■ **What you have to do**
Bring together all lines from the listing below that contain the string "countDone".

-- Opening Marker --

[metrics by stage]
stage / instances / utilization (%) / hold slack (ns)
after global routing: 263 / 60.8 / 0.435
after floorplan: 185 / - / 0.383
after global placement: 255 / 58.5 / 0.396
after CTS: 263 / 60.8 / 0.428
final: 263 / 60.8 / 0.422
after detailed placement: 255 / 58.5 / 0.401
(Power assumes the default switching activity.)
<file path="src/hw/ifu_consts.svh">
// instruction fetch constants: bus widths, boot offset, debug entries and trap vector layout
`ifndef IFU_CONSTS_SVH
`define IFU_CONSTS_SVH

// address and data width of the fetch bus
`define IFU_XLEN 32

// one compressed parcel
`define IFU_HW 16

// low byte of the boot PC, upper bits come from boot_addr_i
`define IFU_BOOT_OFS 8'h80

// debug module entry points
`define IFU_DM_HALT_ADDR 32'h1A110800
`define IFU_DM_EXC_ADDR 32'h1A110808

// interrupt id width and mtvec base alignment for vectored mode
`define IFU_IRQ_ID_W 5
`define IFU_VEC_ALIGN 8

`endif

</file>
<file path="src/hw/ifu_pkg.sv">
// instruction fetch types: PC select encodings and the two views of a fetched word
`include "ifu_consts.svh"

package ifu_pkg;

  ////////////////////////////////////////
  // redirect selects
  ////////////////////////////////////////

  // source of the next fetch address
  typedef enum logic [2:0] {
    PC_BOOT = 3'd0,
    PC_JUMP = 3'd1,
    PC_EXC  = 3'd2,
    PC_ERET = 3'd3,
    PC_DRET = 3'd4
  } pc_sel_e;

  // trap vector source when PC_EXC is selected
  typedef enum logic [1:0] {
    EXC_PC_EXC     = 2'd0,
    EXC_PC_IRQ     = 2'd1,
    EXC_PC_DBD     = 2'd2,
    EXC_PC_DBG_EXC = 2'd3
  } exc_pc_sel_e;

  ////////////////////////////////////////
  // fetched word
  ////////////////////////////////////////

  // a word is either one full instruction or two 16-bit parcels
  typedef union packed {
    logic [`IFU_XLEN-1:0] word;
    struct packed {
      logic [`IFU_HW-1:0] hi;
      logic [`IFU_HW-1:0] lo;
    } half;
  } fetch_word_u;

endpackage

</file>
<file path="src/hw/ifu_pc_select.sv">
// next fetch address mux with trap vector selection and mtvec init on boot
`timescale 1ns/100ps
`include "ifu_consts.svh"

module ifu_pc_select import ifu_pkg::*; (
  input  logic                     pc_set_i,
  input  pc_sel_e                  pc_mux_i,
  input  exc_pc_sel_e              exc_pc_mux_i,
  input  logic [`IFU_IRQ_ID_W-1:0] exc_irq_id_i,
  input  logic [`IFU_XLEN-1:0]     boot_addr_i,
  input  logic [`IFU_XLEN-1:0]     branch_target_i,
  input  logic [`IFU_XLEN-1:0]     csr_mepc_i,
  input  logic [`IFU_XLEN-1:0]     csr_depc_i,
  input  logic [`IFU_XLEN-1:0]     csr_mtvec_i,
  output logic [`IFU_XLEN-1:0]     fetch_addr_n_o,
  output logic                     csr_mtvec_init_o
);

  logic [`IFU_XLEN-1:0] vec_base;
  logic [`IFU_XLEN-1:0] word_base;
  logic [`IFU_XLEN-1:0] irq_ofs;
  logic [`IFU_XLEN-1:0] exc_pc;

  // vectored mode base, low bits forced to zero
  assign vec_base  = {csr_mtvec_i[`IFU_XLEN-1:`IFU_VEC_ALIGN], {`IFU_VEC_ALIGN{1'b0}}};
  // direct mode only drops the mode bits
  assign word_base = {csr_mtvec_i[`IFU_XLEN-1:2], 2'b00};
  // one 4-byte slot per interrupt id
  assign irq_ofs   = {{(`IFU_XLEN-`IFU_IRQ_ID_W-2){1'b0}}, exc_irq_id_i, 2'b00};

  ////////////////////////////////////////
  // trap vector
  ////////////////////////////////////////

  always_comb begin
    unique case (exc_pc_mux_i)
      EXC_PC_EXC:     exc_pc = csr_mtvec_i[0] ? vec_base : word_base;
      // only interrupts take the per-id slot in vectored mode
      EXC_PC_IRQ:     exc_pc = csr_mtvec_i[0] ? (vec_base + irq_ofs) : word_base;
      EXC_PC_DBD:     exc_pc = `IFU_DM_HALT_ADDR;
      EXC_PC_DBG_EXC: exc_pc = `IFU_DM_EXC_ADDR;
      default:        exc_pc = word_base;
    endcase
  end

  ////////////////////////////////////////
  // fetch address
  ////////////////////////////////////////

  always_comb begin
    unique case (pc_mux_i)
      PC_BOOT: fetch_addr_n_o = {boot_addr_i[`IFU_XLEN-1:8], `IFU_BOOT_OFS};
      PC_JUMP: fetch_addr_n_o = branch_target_i;
      PC_EXC:  fetch_addr_n_o = exc_pc;
      // return from trap handler
      PC_ERET: fetch_addr_n_o = csr_mepc_i;
      // return from debug mode
      PC_DRET: fetch_addr_n_o = csr_depc_i;
      default: fetch_addr_n_o = {boot_addr_i[`IFU_XLEN-1:8], `IFU_BOOT_OFS};
    endcase
  end

  // CSR file loads mtvec from the boot address on the boot redirect
  assign csr_mtvec_init_o = pc_set_i & (pc_mux_i == PC_BOOT);

endmodule

</file>
<file path="src/hw/ifu_fetch_buffer.sv">
// word fetch over req/gnt/rvalid with halfword realignment into 16/32-bit instructions
`timescale 1ns/100ps
`include "ifu_consts.svh"

module ifu_fetch_buffer import ifu_pkg::*; (
  input  logic                 clk_i,
  input  logic                 rst_ni,
  input  logic                 req_i,
  input  logic                 pc_set_i,
  input  logic [`IFU_XLEN-1:0] fetch_addr_n_i,
  input  logic                 fetch_ready_i,
  input  logic                 instr_gnt_i,
  input  logic                 instr_rvalid_i,
  input  logic                 instr_err_i,
  input  logic [`IFU_XLEN-1:0] instr_rdata_i,
  output logic                 instr_req_o,
  output logic [`IFU_XLEN-1:0] instr_addr_o,
  output logic                 fetch_valid_o,
  output fetch_word_u          fetch_rdata_o,
  output logic [`IFU_XLEN-1:0] fetch_addr_o,
  output logic                 fetch_err_o,
  output logic                 busy_o
);

  // bus transaction state, one outstanding at most
  logic                 req_q, req_d;
  logic                 pending_q, pending_d;
  logic                 drop_q, drop_d;
  logic                 bus_free;
  logic                 launch;
  logic [`IFU_XLEN-1:0] req_addr_q;

  // next word to fetch and PC of the instruction in front
  logic [`IFU_XLEN-1:0] addr_q, addr_d;
  logic [`IFU_XLEN-1:0] pc_q, pc_d;

  // one-word store, plus the low half of a straddling instruction
  fetch_word_u          word_q, word_d;
  logic                 word_vld_q, word_vld_d;
  logic                 word_err_q, word_err_d;
  logic [`IFU_HW-1:0]   half_q, half_d;
  logic                 half_vld_q, half_vld_d;
  logic                 err_stop_q, err_stop_d;

  logic [`IFU_HW-1:0]   parcel;
  logic                 parcel_c;
  logic                 split;
  logic                 xfer;
  logic                 rx;

  ////////////////////////////////////////
  // instruction output
  ////////////////////////////////////////

  // first parcel of the instruction at pc_q
  always_comb begin
    if (half_vld_q) begin
      parcel = half_q;
    end else if (pc_q[1]) begin
      parcel = word_q.half.hi;
    end else begin
      parcel = word_q.half.lo;
    end
  end

  // low bits other than 11 mark a compressed parcel
  assign parcel_c = (parcel[1:0] != 2'b11);

  // full instruction at offset 2, park its low half and fetch the next word
  // an errored word is handed out as is, its parcels cannot be trusted
  assign split = ~half_vld_q & word_vld_q & pc_q[1] & ~parcel_c & ~word_err_q;

  // a straddle needs both halves, so word_vld_q covers both cases
  assign fetch_valid_o = word_vld_q & ~split;
  assign fetch_addr_o  = pc_q;
  assign fetch_err_o   = word_err_q;

  always_comb begin
    fetch_rdata_o = word_q;
    if (half_vld_q) begin
      // joined instruction, upper half comes from the newer word
      fetch_rdata_o.half.lo = half_q;
      fetch_rdata_o.half.hi = word_q.half.lo;
    end else if (pc_q[1]) begin
      fetch_rdata_o.half.lo = word_q.half.hi;
      fetch_rdata_o.half.hi = '0;
    end
  end

  assign xfer = fetch_valid_o & fetch_ready_i;
  // accepted response, stale ones are dropped
  assign rx   = instr_rvalid_i & ~drop_q & ~pc_set_i;

  ////////////////////////////////////////
  // store and PC update
  ////////////////////////////////////////

  always_comb begin
    pc_d       = pc_q;
    addr_d     = addr_q;
    word_d     = word_q;
    word_vld_d = word_vld_q;
    word_err_d = word_err_q;
    half_d     = half_q;
    half_vld_d = half_vld_q;
    err_stop_d = err_stop_q;
    drop_d     = drop_q;
    if (pc_set_i) begin
      // redirect flushes everything queued
      pc_d       = {fetch_addr_n_i[`IFU_XLEN-1:1], 1'b0};
      addr_d     = {fetch_addr_n_i[`IFU_XLEN-1:2], 2'b00};
      word_vld_d = 1'b0;
      half_vld_d = 1'b0;
      err_stop_d = 1'b0;
      // anything still on the bus belongs to the old stream
      drop_d     = req_q | (pending_q & ~instr_rvalid_i);
    end else begin
      if (instr_rvalid_i) begin
        drop_d = 1'b0;
      end
      if (xfer) begin
        pc_d       = pc_q + (parcel_c ? 32'd2 : 32'd4);
        half_vld_d = 1'b0;
        // word is used up unless a second parcel remains in it
        if (~half_vld_q & (pc_q[1] | ~parcel_c)) begin
          word_vld_d = 1'b0;
        end
      end else if (split) begin
        half_d     = word_q.half.hi;
        half_vld_d = 1'b1;
        word_vld_d = 1'b0;
      end
      // rx only happens with an empty store
      if (rx) begin
        word_d     = instr_rdata_i;
        word_vld_d = 1'b1;
        word_err_d = instr_err_i;
        addr_d     = addr_q + 32'd4;
        // no prefetch past a bus error
        err_stop_d = err_stop_q | instr_err_i;
      end
    end
  end

  ////////////////////////////////////////
  // bus requests
  ////////////////////////////////////////

  // bus idle from next cycle on
  assign bus_free = ~req_q & (~pending_q | instr_rvalid_i);
  // only fetch into an empty store
  assign launch   = bus_free & req_i & ~err_stop_d & ~word_vld_d;

  assign req_d     = (req_q & ~instr_gnt_i) | launch;
  assign pending_d = (pending_q & ~instr_rvalid_i) | (req_q & instr_gnt_i);

  assign instr_req_o  = req_q;
  assign instr_addr_o = req_addr_q;
  assign busy_o       = req_q | pending_q;

  always_ff @(posedge clk_i or negedge rst_ni) begin
    if (!rst_ni) begin
      req_q      <= 1'b0;
      pending_q  <= 1'b0;
      drop_q     <= 1'b0;
      word_vld_q <= 1'b0;
      half_vld_q <= 1'b0;
      err_stop_q <= 1'b0;
    end else begin
      req_q      <= req_d;
      pending_q  <= pending_d;
      drop_q     <= drop_d;
      word_vld_q <= word_vld_d;
      half_vld_q <= half_vld_d;
      err_stop_q <= err_stop_d;
    end
  end

  always_ff @(posedge clk_i) begin
    pc_q       <= pc_d;
    addr_q     <= addr_d;
    word_q     <= word_d;
    word_err_q <= word_err_d;
    half_q     <= half_d;
    // address is frozen for the whole request
    if (launch) begin
      req_addr_q <= addr_d;
    end
  end

endmodule

</file>
<file path="src/hw/ifu_id_reg.sv">
// compressed classification and the IF-ID pipeline register with valid and new flags
`timescale 1ns/100ps
`include "ifu_consts.svh"

module ifu_id_reg import ifu_pkg::*; (
  input  logic                 clk_i,
  input  logic                 rst_ni,
  input  logic                 fetch_valid_i,
  input  fetch_word_u          fetch_rdata_i,
  input  logic [`IFU_XLEN-1:0] fetch_addr_i,
  input  logic                 fetch_err_i,
  input  logic                 id_in_ready_i,
  input  logic                 pc_set_i,
  input  logic                 instr_valid_clear_i,
  output logic                 fetch_ready_o,
  output logic                 instr_valid_id_o,
  output logic                 instr_new_id_o,
  output logic [`IFU_XLEN-1:0] instr_rdata_id_o,
  output logic                 instr_is_compressed_id_o,
  output logic                 illegal_c_insn_id_o,
  output logic                 instr_fetch_err_o,
  output logic [`IFU_XLEN-1:0] pc_id_o
);

  logic                 xfer;
  logic                 is_c;
  logic                 illegal_c;
  logic [`IFU_XLEN-1:0] instr_word;
  logic                 valid_q, valid_d;
  logic                 new_q;

  assign fetch_ready_o = id_in_ready_i;
  assign xfer          = fetch_valid_i & id_in_ready_i;

  ////////////////////////////////////////
  // classification
  ////////////////////////////////////////

  assign is_c      = (fetch_rdata_i.word[1:0] != 2'b11);
  // all-zero parcel is the defined illegal compressed encoding
  assign illegal_c = is_c & (fetch_rdata_i.word[`IFU_HW-1:0] == '0);

  // ID gets the raw parcel, upper half cleared for compressed
  assign instr_word = is_c ?
                      {{(`IFU_XLEN-`IFU_HW){1'b0}}, fetch_rdata_i.word[`IFU_HW-1:0]} :
                      fetch_rdata_i.word;

  ////////////////////////////////////////
  // valid and new flags
  ////////////////////////////////////////

  // redirect squashes the entry arriving with it
  // valid holds until ID clears it
  assign valid_d = (xfer & ~pc_set_i) | (valid_q & ~instr_valid_clear_i);

  always_ff @(posedge clk_i or negedge rst_ni) begin
    if (!rst_ni) begin
      valid_q <= 1'b0;
      new_q   <= 1'b0;
    end else begin
      valid_q <= valid_d;
      new_q   <= xfer;
    end
  end

  assign instr_valid_id_o = valid_q;
  assign instr_new_id_o   = new_q;

  // pipeline payload, loaded on every transfer
  always_ff @(posedge clk_i) begin
    if (xfer) begin
      instr_rdata_id_o         <= instr_word;
      instr_is_compressed_id_o <= is_c;
      illegal_c_insn_id_o      <= illegal_c;
      instr_fetch_err_o        <= fetch_err_i;
      pc_id_o                  <= fetch_addr_i;
    end
  end

endmodule

</file>
<file path="src/hw/ifu_pc_check.sv">
// sequential PC checker, flags ID entries that do not follow the previous one by 2 or 4
`timescale 1ns/100ps
`include "ifu_consts.svh"

module ifu_pc_check (
  input  logic                 clk_i,
  input  logic                 rst_ni,
  input  logic                 instr_new_id_i,
  input  logic                 pc_set_i,
  input  logic                 instr_is_compressed_id_i,
  input  logic [`IFU_XLEN-1:0] pc_id_i,
  output logic                 pc_mismatch_alert_o
);

  logic                 armed_q, armed_d;
  logic                 set_q;
  logic [`IFU_XLEN-1:0] next_pc_q;

  // entry right after a redirect cycle was squashed and must not arm
  // error entries halt fetch, so only a redirect follows them
  assign armed_d = ~pc_set_i & (armed_q | (instr_new_id_i & ~set_q));

  always_ff @(posedge clk_i or negedge rst_ni) begin
    if (!rst_ni) begin
      armed_q <= 1'b0;
      set_q   <= 1'b0;
    end else begin
      armed_q <= armed_d;
      set_q   <= pc_set_i;
    end
  end

  // expected PC of the following entry
  always_ff @(posedge clk_i) begin
    if (instr_new_id_i) begin
      next_pc_q <= pc_id_i + (instr_is_compressed_id_i ? 32'd2 : 32'd4);
    end
  end

  assign pc_mismatch_alert_o = armed_q & instr_new_id_i & (pc_id_i != next_pc_q);

endmodule

</file>
<file path="src/hw/ifu_top.sv">
// instruction fetch stage top: PC select, fetch buffer, IF-ID register and PC checker
`timescale 1ns/100ps
`include "ifu_consts.svh"

module ifu_top import ifu_pkg::*; (
  input  logic                     clk_i,
  input  logic                     rst_ni,
  input  logic                     req_i,
  input  logic [`IFU_XLEN-1:0]     boot_addr_i,
  // redirect control
  input  logic                     pc_set_i,
  input  pc_sel_e                  pc_mux_i,
  input  exc_pc_sel_e              exc_pc_mux_i,
  input  logic [`IFU_IRQ_ID_W-1:0] exc_irq_id_i,
  input  logic [`IFU_XLEN-1:0]     branch_target_i,
  input  logic [`IFU_XLEN-1:0]     csr_mepc_i,
  input  logic [`IFU_XLEN-1:0]     csr_depc_i,
  input  logic [`IFU_XLEN-1:0]     csr_mtvec_i,
  output logic                     csr_mtvec_init_o,
  // instruction bus
  output logic                     instr_req_o,
  output logic [`IFU_XLEN-1:0]     instr_addr_o,
  input  logic                     instr_gnt_i,
  input  logic                     instr_rvalid_i,
  input  logic [`IFU_XLEN-1:0]     instr_rdata_i,
  input  logic                     instr_err_i,
  // ID stage
  input  logic                     id_in_ready_i,
  input  logic                     instr_valid_clear_i,
  output logic                     instr_valid_id_o,
  output logic                     instr_new_id_o,
  output logic [`IFU_XLEN-1:0]     instr_rdata_id_o,
  output logic                     instr_is_compressed_id_o,
  output logic                     illegal_c_insn_id_o,
  output logic                     instr_fetch_err_o,
  output logic [`IFU_XLEN-1:0]     pc_id_o,
  output logic                     pc_mismatch_alert_o,
  output logic                     if_busy_o
);

  logic [`IFU_XLEN-1:0] fetch_addr_n;
  logic                 fetch_valid;
  logic                 fetch_ready;
  fetch_word_u          fetch_rdata;
  logic [`IFU_XLEN-1:0] fetch_addr;
  logic                 fetch_err;

  ifu_pc_select u_pc_select (
    .pc_set_i         (pc_set_i),
    .pc_mux_i         (pc_mux_i),
    .exc_pc_mux_i     (exc_pc_mux_i),
    .exc_irq_id_i     (exc_irq_id_i),
    .boot_addr_i      (boot_addr_i),
    .branch_target_i  (branch_target_i),
    .csr_mepc_i       (csr_mepc_i),
    .csr_depc_i       (csr_depc_i),
    .csr_mtvec_i      (csr_mtvec_i),
    .fetch_addr_n_o   (fetch_addr_n),
    .csr_mtvec_init_o (csr_mtvec_init_o)
  );

  ifu_fetch_buffer u_fetch_buffer (
    .clk_i          (clk_i),
    .rst_ni         (rst_ni),
    .req_i          (req_i),
    .pc_set_i       (pc_set_i),
    .fetch_addr_n_i (fetch_addr_n),
    .fetch_ready_i  (fetch_ready),
    .instr_gnt_i    (instr_gnt_i),
    .instr_rvalid_i (instr_rvalid_i),
    .instr_err_i    (instr_err_i),
    .instr_rdata_i  (instr_rdata_i),
    .instr_req_o    (instr_req_o),
    .instr_addr_o   (instr_addr_o),
    .fetch_valid_o  (fetch_valid),
    .fetch_rdata_o  (fetch_rdata),
    .fetch_addr_o   (fetch_addr),
    .fetch_err_o    (fetch_err),
    .busy_o         (if_busy_o)
  );

  ifu_id_reg u_id_reg (
    .clk_i                    (clk_i),
    .rst_ni                   (rst_ni),
    .fetch_valid_i            (fetch_valid),
    .fetch_rdata_i            (fetch_rdata),
    .fetch_addr_i             (fetch_addr),
    .fetch_err_i              (fetch_err),
    .id_in_ready_i            (id_in_ready_i),
    .pc_set_i                 (pc_set_i),
    .instr_valid_clear_i      (instr_valid_clear_i),
    .fetch_ready_o            (fetch_ready),
    .instr_valid_id_o         (instr_valid_id_o),
    .instr_new_id_o           (instr_new_id_o),
    .instr_rdata_id_o         (instr_rdata_id_o),
    .instr_is_compressed_id_o (instr_is_compressed_id_o),
    .illegal_c_insn_id_o      (illegal_c_insn_id_o),
    .instr_fetch_err_o        (instr_fetch_err_o),
    .pc_id_o                  (pc_id_o)
  );

  ifu_pc_check u_pc_check (
    .clk_i                    (clk_i),
    .rst_ni                   (rst_ni),
    .instr_new_id_i           (instr_new_id_o),
    .pc_set_i                 (pc_set_i),
    .instr_is_compressed_id_i (instr_is_compressed_id_o),
    .pc_id_i                  (pc_id_o),
    .pc_mismatch_alert_o      (pc_mismatch_alert_o)
  );

endmodule

</file>
$ cat src/verilog/bootPkg.sv
package bootPkg;

    // Global reset length after arstN is released
    localparam int RESET_CYCLES = 20;
    localparam int RESET_COUNT_BITS = $clog2(RESET_CYCLES + 1);

    // Card reader needs idle cycles between requests
    localparam int PACE_CYCLES = 4;
    localparam int PACE_COUNT_BITS = $clog2(PACE_CYCLES + 1);

    // Loader writes into program RAM
    localparam int LOAD_ADDR_BITS = $clog2(busPkg::RAM_WORDS);

    typedef enum logic [2:0] {
        IDLE, REQ_SIZE, WAIT_SIZE, REQ_WORD, WAIT_WORD, WRITE, RUN
    } loaderStateT;

    // Word request towards the card reader
    typedef struct packed {
        logic        read;
        logic [31:0] addr;
    } cardReqT;

    // Loader side of the program RAM write port
    typedef struct packed {
        logic                      write;
        logic [LOAD_ADDR_BITS-1:0] addr;
        logic [31:0]               data;
    } ramWriteT;

endpackage

$ cat src/verilog/resetSequencer.sv
`timescale 1ns/100ps

module resetSequencer
    import bootPkg::*;
(
    input  logic clk_25mhz,
    input  logic arstN,
    output logic globalReset
);

    // Edges seen since arstN went high, saturates at RESET_CYCLES
    logic [RESET_COUNT_BITS-1:0] resetCount;
    logic countDone;

    assign countDone = (resetCount == RESET_COUNT_BITS'(RESET_CYCLES));

    always_ff @(posedge clk_25mhz or negedge arstN) begin
        if (!arstN) begin
            resetCount <= '0;
        end else if (!countDone) begin
            resetCount <= resetCount + 1'b1;
        end
    end

    // Asserts at once with arstN, releases on a clock edge
    assign globalReset = !countDone;

endmodule
### src/verilog/busDecoder.sv
`timescale 1ns/100ps

module busDecoder
    import busPkg::*;
    import bootPkg::*;
(
    input  logic                     clk_25mhz,
    input  logic                     arstN,
    input  logic                     globalReset,
    input  logic                     cpuReset,
    input  ramWriteT                 ramWr,
    input  cpuReqT                   cpuReq,
    output logic                     progWrite,
    output logic [RAM_ADDR_BITS-1:0] progAddr,
    output logic [31:0]              progWriteData,
    input  logic [31:0]              progReadData,
    output logic [31:0]              cpuReadData,
    output logic                     fbWrite,
    output logic [FB_ADDR_BITS-1:0]  fbWriteAddr,
    output pixelT                    fbWriteData,
    output logic [7:0]               leds
);

    logic selRam;
    logic selFb;
    logic selLed;
    logic cpuWrite;
    logic [RAM_ADDR_BITS-1:0] cpuRamAddr;

    // Address regions
    assign selFb = cpuReq.dataAddr[31];
    assign selRam = !cpuReq.dataAddr[31] && !cpuReq.dataAddr[30];
    assign selLed = (cpuReq.dataAddr == LED_ADDR);

    // Processor writes count only once the loader is done
    assign cpuWrite = !cpuReset && cpuReq.dataWrite;

    // Single RAM address, instruction fetch wins
    assign cpuRamAddr = cpuReq.fetch ? cpuReq.instrAddr[RAM_ADDR_BITS-1:0]
                                     : cpuReq.dataAddr[RAM_ADDR_BITS-1:0];

    // Loader owns program RAM while the processor is held in reset
    assign progWrite = cpuReset ? ramWr.write : (cpuWrite && selRam && !cpuReq.fetch);
    assign progAddr = cpuReset ? ramWr.addr : cpuRamAddr;
    assign progWriteData = cpuReset ? ramWr.data : cpuReq.writeData;

    // RAM already registers the read
    assign cpuReadData = progReadData;

    // Pixel address is y in the high bits, x in the low bits
    assign fbWrite = cpuWrite && selFb;
    assign fbWriteAddr = {cpuReq.dataAddr[24 +: FB_Y_BITS], cpuReq.dataAddr[16 +: FB_X_BITS]};
    assign fbWriteData = cpuReq.writeData[7:0];

    // LED register
    always_ff @(posedge clk_25mhz or negedge arstN) begin
        if (!arstN) begin
            leds <= '0;
        end else if (globalReset) begin
            leds <= '0;
        end else if (cpuWrite && selLed) begin
            leds <= cpuReq.writeData[7:0];
        end
    end

endmodule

-- Closing Marker --

■ **Written response**
    logic countDone;
    assign countDone = (resetCount == RESET_COUNT_BITS'(RESET_CYCLES));
        end else if (!countDone) begin
    assign globalReset = !countDone;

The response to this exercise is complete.